Through this experiment, the researchers found out that a robotic system achieved a 52 percent success rate when trained with a human adversary as compared to 26.5 percent with a human collaborator.
“The robot learned not only how to grasp objects more robustly, but also to succeed more often in with new objects in a different orientation, because it has learned a more stable grasp,” said Nikolaidis.
They also found that the robotic system trained with a human adversary performed better than a simulated adversary. This proved that robotic systems learn best from actual human adversaries rather than virtual ones.

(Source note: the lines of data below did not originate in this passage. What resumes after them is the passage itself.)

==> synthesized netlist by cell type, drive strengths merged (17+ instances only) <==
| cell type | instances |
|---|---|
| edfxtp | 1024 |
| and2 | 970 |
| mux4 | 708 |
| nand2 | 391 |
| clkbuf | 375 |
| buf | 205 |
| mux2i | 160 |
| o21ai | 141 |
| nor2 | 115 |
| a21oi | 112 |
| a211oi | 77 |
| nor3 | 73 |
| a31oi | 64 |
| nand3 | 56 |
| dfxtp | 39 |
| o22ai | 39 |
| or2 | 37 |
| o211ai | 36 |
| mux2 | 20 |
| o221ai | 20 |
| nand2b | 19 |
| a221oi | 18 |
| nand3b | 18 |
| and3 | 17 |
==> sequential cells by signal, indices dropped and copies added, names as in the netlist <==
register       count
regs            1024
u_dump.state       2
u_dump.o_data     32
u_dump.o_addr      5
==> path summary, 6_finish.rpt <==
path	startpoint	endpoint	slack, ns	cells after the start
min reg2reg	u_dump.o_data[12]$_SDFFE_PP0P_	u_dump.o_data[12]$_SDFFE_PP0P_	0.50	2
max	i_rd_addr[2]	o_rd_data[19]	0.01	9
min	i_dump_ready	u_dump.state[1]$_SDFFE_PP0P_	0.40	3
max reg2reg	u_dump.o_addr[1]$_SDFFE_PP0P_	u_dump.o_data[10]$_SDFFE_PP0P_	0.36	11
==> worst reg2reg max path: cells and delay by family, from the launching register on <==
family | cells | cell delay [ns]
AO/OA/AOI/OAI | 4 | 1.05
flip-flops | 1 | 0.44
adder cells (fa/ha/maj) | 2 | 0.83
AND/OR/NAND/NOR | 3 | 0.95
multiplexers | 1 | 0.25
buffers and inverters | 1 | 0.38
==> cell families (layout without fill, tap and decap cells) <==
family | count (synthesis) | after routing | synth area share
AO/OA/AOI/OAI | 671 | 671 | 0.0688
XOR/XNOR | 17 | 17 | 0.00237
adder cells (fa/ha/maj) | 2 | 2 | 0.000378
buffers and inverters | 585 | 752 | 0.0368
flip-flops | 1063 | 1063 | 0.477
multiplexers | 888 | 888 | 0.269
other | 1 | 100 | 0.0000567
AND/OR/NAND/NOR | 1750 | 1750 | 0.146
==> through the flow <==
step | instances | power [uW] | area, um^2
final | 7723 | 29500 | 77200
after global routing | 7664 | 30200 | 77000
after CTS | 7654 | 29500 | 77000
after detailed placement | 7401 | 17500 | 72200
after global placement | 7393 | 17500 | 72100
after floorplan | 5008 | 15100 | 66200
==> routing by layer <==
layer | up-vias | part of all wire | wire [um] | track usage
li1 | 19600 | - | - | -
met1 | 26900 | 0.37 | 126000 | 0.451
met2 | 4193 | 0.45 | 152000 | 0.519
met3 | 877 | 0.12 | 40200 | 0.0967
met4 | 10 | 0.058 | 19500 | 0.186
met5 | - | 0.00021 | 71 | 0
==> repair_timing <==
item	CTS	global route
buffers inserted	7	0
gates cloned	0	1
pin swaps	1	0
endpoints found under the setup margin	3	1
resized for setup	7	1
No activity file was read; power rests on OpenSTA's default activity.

“That’s because humans can understand stability and robustness better than learned adversaries,” explained Nikolaidis.
Hoping to implement it further
Though this will present a new real-world challenge, it is hoped that such adversarial learning will be widely used for the purpose of improved training of future robotic systems.
“We are excited to explore human-in-the-loop adversarial learning in other tasks as well, such as obstacle avoidance for robotic arms and mobile robots, such as self-driving cars,” said Nikolaidis.
The question remains as to will adversarial learning have adverse effects? Will we be going as far beating robots into submission?
The answer, according to Nikolaidis, lies in finding a right – balance of tough love and encouragement with our robotics counterparts.
“I feel that tough love in the context of algorithm, is like a sport: it falls within specific rules and constraints. The robot needs to be challenged but still be allowed to succeed in order to learn,” said Nikolaidis.